▸ **PROBLEM DESCRIPTION**
Copy every line of the following data that includes the string "with".

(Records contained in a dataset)
BEGIN
--- src/rtl/digital_clk_pkg.sv ---
// Shared constants and helpers for the time-of-day clock.
// Field limits/widths and the 24h -> 12h display mapping.
package digital_clk_pkg;

    localparam int SEC_MAX  = 59;
    localparam int MIN_MAX  = 59;
    localparam int HOUR_MAX = 23;
    localparam int SEC_W    = 6;
    localparam int MIN_W    = 6;
    localparam int HOUR_W   = 5;

    // Returns {pm, hour12}: 0 -> 12 AM, 13..23 -> 1..11 PM.
    function automatic logic [HOUR_W:0] to_12h(
        input logic [HOUR_W-1:0] hour
    );
        logic              pm;
        logic [HOUR_W-1:0] h12;
        pm = (hour >= 5'd12);
        if (hour == '0)
            h12 = 5'd12;
        else if (hour > 5'd12)
            h12 = hour - 5'd12;
        else
            h12 = hour;
        return {pm, h12};
    endfunction

endpackage

--- src/rtl/mod_counter.sv ---
// Modulo-(MAX+1) counter with synchronous load, used for each time field.
// Ports: clk_i, reset_i (sync, active high), inc_i, load_i, load_val_i,
//   q_o (count), wrap_o (inc_i while at MAX; carry into next field).
module mod_counter
    import digital_clk_pkg::*;
#(
    parameter int W   = 6,
    parameter int MAX = 59
) (
    input  logic         clk_i,
    input  logic         reset_i,
    input  logic         inc_i,
    input  logic         load_i,
    input  logic [W-1:0] load_val_i,
    output logic [W-1:0] q_o,
    output logic         wrap_o
);

    localparam logic [W-1:0] MAX_V = W'(MAX);

    always_ff @(posedge clk_i) begin
        if (reset_i)
            q_o <= '0;
        else if (load_i)
            q_o <= load_val_i;
        else if (inc_i)
            q_o <= (q_o == MAX_V) ? '0 : q_o + 1'b1;
    end

    // Combinational so the whole carry chain settles in one cycle.
    assign wrap_o = inc_i & (q_o == MAX_V);

endmodule

--- src/rtl/digital_clk_param.sv ---
// Parametrised time-of-day clock: prescaler, ms/sec/min/hour chain,
// time-set load, 12/24h display and a one-cycle second strobe.
// Ports: clk_i, reset_i (sync, active high); Timeset/Hourset/Minset/
//   Secset load the time; mode12_i selects 12h display; outputs
//   ms_o, sec_o, min_o, hour_o, pm_o, sec_tick_o.
// Macro ALARM_CLK_EN adds the alarm (alarm_set_i, alarm_hour_i,
//   alarm_min_i, alarm_arm_i, alarm_ack_i, alarm_o).
module digital_clk_param
    import digital_clk_pkg::*;
#(
    parameter int CLK_PER_MS = 1,
    parameter int MS_PER_SEC = 1000,
    parameter int MS_W       = 10
) (
    input  logic              clk_i,
    input  logic              reset_i,
    input  logic              Timeset,
    input  logic [HOUR_W-1:0] Hourset,
    input  logic [MIN_W-1:0]  Minset,
    input  logic [SEC_W-1:0]  Secset,
    input  logic              mode12_i,
`ifdef ALARM_CLK_EN
    input  logic              alarm_set_i,
    input  logic [HOUR_W-1:0] alarm_hour_i,
    input  logic [MIN_W-1:0]  alarm_min_i,
    input  logic              alarm_arm_i,
    input  logic              alarm_ack_i,
    output logic              alarm_o,
`endif
    output logic [MS_W-1:0]   ms_o,
    output logic [SEC_W-1:0]  sec_o,
    output logic [MIN_W-1:0]  min_o,
    output logic [HOUR_W-1:0] hour_o,
    output logic              pm_o,
    output logic              sec_tick_o
);

    localparam int PRE_W =
        (CLK_PER_MS > 1) ? $clog2(CLK_PER_MS) : 1;
    localparam logic [PRE_W-1:0] PRE_MAX =
        PRE_W'(CLK_PER_MS - 1);

    logic [PRE_W-1:0]  pre;
    logic              ms_tick;
    logic              ms_wrap;
    logic              sec_wrap;
    logic              min_wrap;
    logic              day_wrap_unused;
    logic [HOUR_W-1:0] hour;
    logic [HOUR_W-1:0] hour_ld;
    logic [MIN_W-1:0]  min_ld;
    logic [SEC_W-1:0]  sec_ld;
    logic [HOUR_W:0]   disp12;

    // Out-of-range set fields load zero independently.
    assign hour_ld = (Hourset > HOUR_W'(HOUR_MAX)) ? '0 : Hourset;
    assign min_ld  = (Minset > MIN_W'(MIN_MAX)) ? '0 : Minset;
    assign sec_ld  = (Secset > SEC_W'(SEC_MAX)) ? '0 : Secset;

    // Prescaler restarts on load so the first ms step lands
    // exactly CLK_PER_MS cycles after Timeset falls.
    always_ff @(posedge clk_i) begin
        if (reset_i || Timeset)
            pre <= '0;
        else if (pre == PRE_MAX)
            pre <= '0;
        else
            pre <= pre + 1'b1;
    end

    assign ms_tick = ~Timeset & (pre == PRE_MAX);

    mod_counter #(.W(MS_W), .MAX(MS_PER_SEC - 1)) u_ms (
        .clk_i      (clk_i),
        .reset_i    (reset_i),
        .inc_i      (ms_tick),
        .load_i     (Timeset),
        .load_val_i ('0),
        .q_o        (ms_o),
        .wrap_o     (ms_wrap)
    );

    mod_counter #(.W(SEC_W), .MAX(SEC_MAX)) u_sec (
        .clk_i      (clk_i),
        .reset_i    (reset_i),
        .inc_i      (ms_wrap),
        .load_i     (Timeset),
        .load_val_i (sec_ld),
        .q_o        (sec_o),
        .wrap_o     (sec_wrap)
    );

    mod_counter #(.W(MIN_W), .MAX(MIN_MAX)) u_min (
        .clk_i      (clk_i),
        .reset_i    (reset_i),
        .inc_i      (sec_wrap),
        .load_i     (Timeset),
        .load_val_i (min_ld),
        .q_o        (min_o),
        .wrap_o     (min_wrap)
    );

    mod_counter #(.W(HOUR_W), .MAX(HOUR_MAX)) u_hour (
        .clk_i      (clk_i),
        .reset_i    (reset_i),
        .inc_i      (min_wrap),
        .load_i     (Timeset),
        .load_val_i (hour_ld),
        .q_o        (hour),
        .wrap_o     (day_wrap_unused)
    );

    // Registered alongside the sec counter, so the strobe and
    // the new second value appear on the same cycle.
    always_ff @(posedge clk_i) begin
        if (reset_i || Timeset)
            sec_tick_o <= 1'b0;
        else
            sec_tick_o <= ms_wrap;
    end

    assign disp12 = to_12h(hour);
    assign hour_o = mode12_i ? disp12[HOUR_W-1:0] : hour;
    assign pm_o   = disp12[HOUR_W];

`ifdef ALARM_CLK_EN
    logic [HOUR_W-1:0] al_hour;
    logic [MIN_W-1:0]  al_min;
    logic [HOUR_W-1:0] next_hour;
    logic [MIN_W-1:0]  next_min;
    logic              alarm_hit;

    // sec_wrap means the next state is hh:mm:00.000; compare
    // against the hh:mm being rolled into.
    assign next_min = min_wrap ? '0 :
                      sec_wrap ? min_o + 1'b1 : min_o;
    assign next_hour =
        !min_wrap                      ? hour :
        (hour == HOUR_W'(HOUR_MAX))    ? '0   :
                                         hour + 1'b1;
    assign alarm_hit = alarm_arm_i & sec_wrap &
                       (next_hour == al_hour) &
                       (next_min == al_min);

    always_ff @(posedge clk_i) begin
        if (reset_i) begin
            al_hour <= '0;
            al_min  <= '0;
            alarm_o <= 1'b0;
        end else begin
            if (alarm_set_i) begin
                al_hour <= (alarm_hour_i > HOUR_W'(HOUR_MAX)) ?
                           '0 : alarm_hour_i;
                al_min  <= (alarm_min_i > MIN_W'(MIN_MAX)) ?
                           '0 : alarm_min_i;
            end
            // A new match wins over a coincident acknowledge.
            if (alarm_hit)
                alarm_o <= 1'b1;
            else if (alarm_ack_i)
                alarm_o <= 1'b0;
        end
    end
`endif

endmodule

--- config.mk ---
export PLATFORM = sky130hd
export DESIGN_NAME = digital_clk_param
export DESIGN_NICKNAME = d
export VERILOG_FILES = /design/src/rtl/digital_clk_pkg.sv /design/src/rtl/mod_counter.sv /design/src/rtl/digital_clk_param.sv
export SDC_FILE = /design/constraint.sdc
export NUM_CORES = 1
export LEC_CHECK = 0
export BUFFER_PORTS_ARGS = -buffer_cell sky130_fd_sc_hd__buf_4
export CELL_PAD_IN_SITES_DETAIL_PLACEMENT = 1
export CELL_PAD_IN_SITES_GLOBAL_PLACEMENT = 1
export CORE_ASPECT_RATIO = 1.75
export CORE_UTILIZATION = 35
export DETAILED_ROUTE_END_ITERATION = 12
export PLACE_DENSITY_LB_ADDON = 0.1
export REMOVE_ABC_BUFFERS = 1
export SYNTH_ARGS = -nofsm -noshare
export SYNTH_HDL_FRONTEND = slang
export SYNTH_HIERARCHICAL = 1
export SYNTH_SLANG_ARGS = --single-unit
--- constraint.sdc ---
create_clock -name clk_i -period 2.6 [get_ports clk_i]
set_input_delay 0.26 -clock clk_i [delete_from_list [all_inputs] [get_ports clk_i]]
set_output_delay 0.26 -clock clk_i [all_outputs]
set_load 0.005 [all_outputs]
# Word-level counts from Yosys, hierarchy flattened

Cells that the tools add are included.

Input port bits: 21
Bits in registers: 29
Output and inout port bits: 29
Logic and storage cells: 50

Reductions and logical operators: 7
Add/sub/neg operators: 6
Muxes and demuxes: 16
Bitwise logic cells: 6
Magnitude comparators: 5
Equality and inequality tests: 4

Operator list:

| cell                    | number |
|---|---|
| $mux W6                 | 8 |
| $mux W5                 | 7 |
| $add A6 B1 Y6 const B   | 2 |
| $eq A6 B6 Y1 const B    | 2 |
| $gt A6 B6 Y1 const B    | 2 |
| $add A10 B1 Y10 const B | 1 |
| $eq A10 B10 Y1 const B  | 1 |
| $mux W10                | 1 |
| $reduce_bool A2 Y1      | 3 |
| $add A5 B1 Y5 const B   | 1 |
| $eq A5 B5 Y1 const B    | 1 |
| $ge A5 B4 Y1 const B    | 1 |
| $gt A5 B4 Y1 const B    | 1 |
| $gt A5 B5 Y1 const B    | 1 |
| $logic_not A5 Y1        | 1 |
| $sub A5 B4 Y5 const B   | 1 |
| $and A1 B1 Y1           | 4 |
| $reduce_or A2 Y1        | 2 |
| $not A1 Y1              | 2 |
| $add A1 B1 Y1 const B   | 1 |
| $logic_or A1 B1 Y1      | 1 |

# Logic depth before layout (Yosys ltp)

Gate-level depths: netlist of the first run.

Depth in word-level cells: 7
Depth in mapped cells: 13
Depth with buffers taken out: 11

# Hierarchy

Netlist of the first run, hierarchy kept.

By module, submodules not included:

| module                  | area an instance (µm²) | cells each | times used | sequential area each (µm²) |
|---|---|---|---|---|
| mod_counter (u_min ...) | 385.4                  | 46         | 2          | 120.1 |
| mod_counter (u_ms)      | 629.4                  | 78         | 1          | 200.2 |
| digital_clk_param       | 332.8                  | 47         | 1          | 40.0 |
| mod_counter (u_hour)    | 279.0                  | 34         | 1          | 100.1 |

# Least setup slack after synthesis of the first run

Ideal clock, no wire load.

Path type: reg-to-reg
Start point: register u_ms.q_o[0]
End point: register u_hour.q_o[1]
Setup time: 116 ps
Required time: 2484 ps
Path buffers: 2
Period minus slack after synthesis: 2787 ps
Slack: -187 ps
Stages on the path, launching flop included: 14
Data arrival time: 2672 ps
Cells stage by stage: dfxtp_1 > ha_1 > and4_2 > nand3_1 > nor2_1 > buf_6 > nand2_2 > nor3_1 > buf_6 > nand2_2 > nor3_1 > mux2_2 > nand2_1 > a21oi_1

Word-level cells in the longest chain between the ends: 5

RTL lines:

| what                                | RTL line                | source |
|---|---|---|
| start: declaration                  | mod_counter.sv:15       | `output logic [W-1:0] q_o,` |
| start signal: assignment            | mod_counter.sv:25       | `q_o <= load_val_i;` |
| start signal: assignment            | mod_counter.sv:27       | `q_o <= (q_o == MAX_V) ? '0 : q_o + 1'b1;` |
| $eq A10 B10 Y1                      | mod_counter.sv:31       | `assign wrap_o = inc_i & (q_o == MAX_V);` |
| $and A1 B1 Y1                       | mod_counter.sv:31       |  |
| named net ms_wrap                   | digital_clk_param.sv:45 | `logic ms_wrap;` |
| $and A1 B1 Y1                       | mod_counter.sv:31       |  |
| named net sec_wrap                  | digital_clk_param.sv:46 | `logic sec_wrap;` |
| $and A1 B1 Y1                       | mod_counter.sv:31       |  |
| named net min_wrap                  | digital_clk_param.sv:47 | `logic min_wrap;` |
| $reduce_bool A2 Y1 (no source line) | -                       |  |
| end signal: assignment              | mod_counter.sv:25       |  |
| end signal: assignment              | mod_counter.sv:27       |  |
| end: declaration                    | mod_counter.sv:15       |  |

The timed path passes the listed nets, and every way through them passes these cells.
A chain may end at the register's enable or synchronous reset.

# Worst setup path in the final report of the first run

Start point: register u_ms.q_o[1]
End point: register u_hour.q_o[1]

Same word-level chain as after synthesis.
END
▸ **PROBLEM SOLUTION**
// Modulo-(MAX+1) counter with synchronous load, used for each time field.
Depth with buffers taken out: 11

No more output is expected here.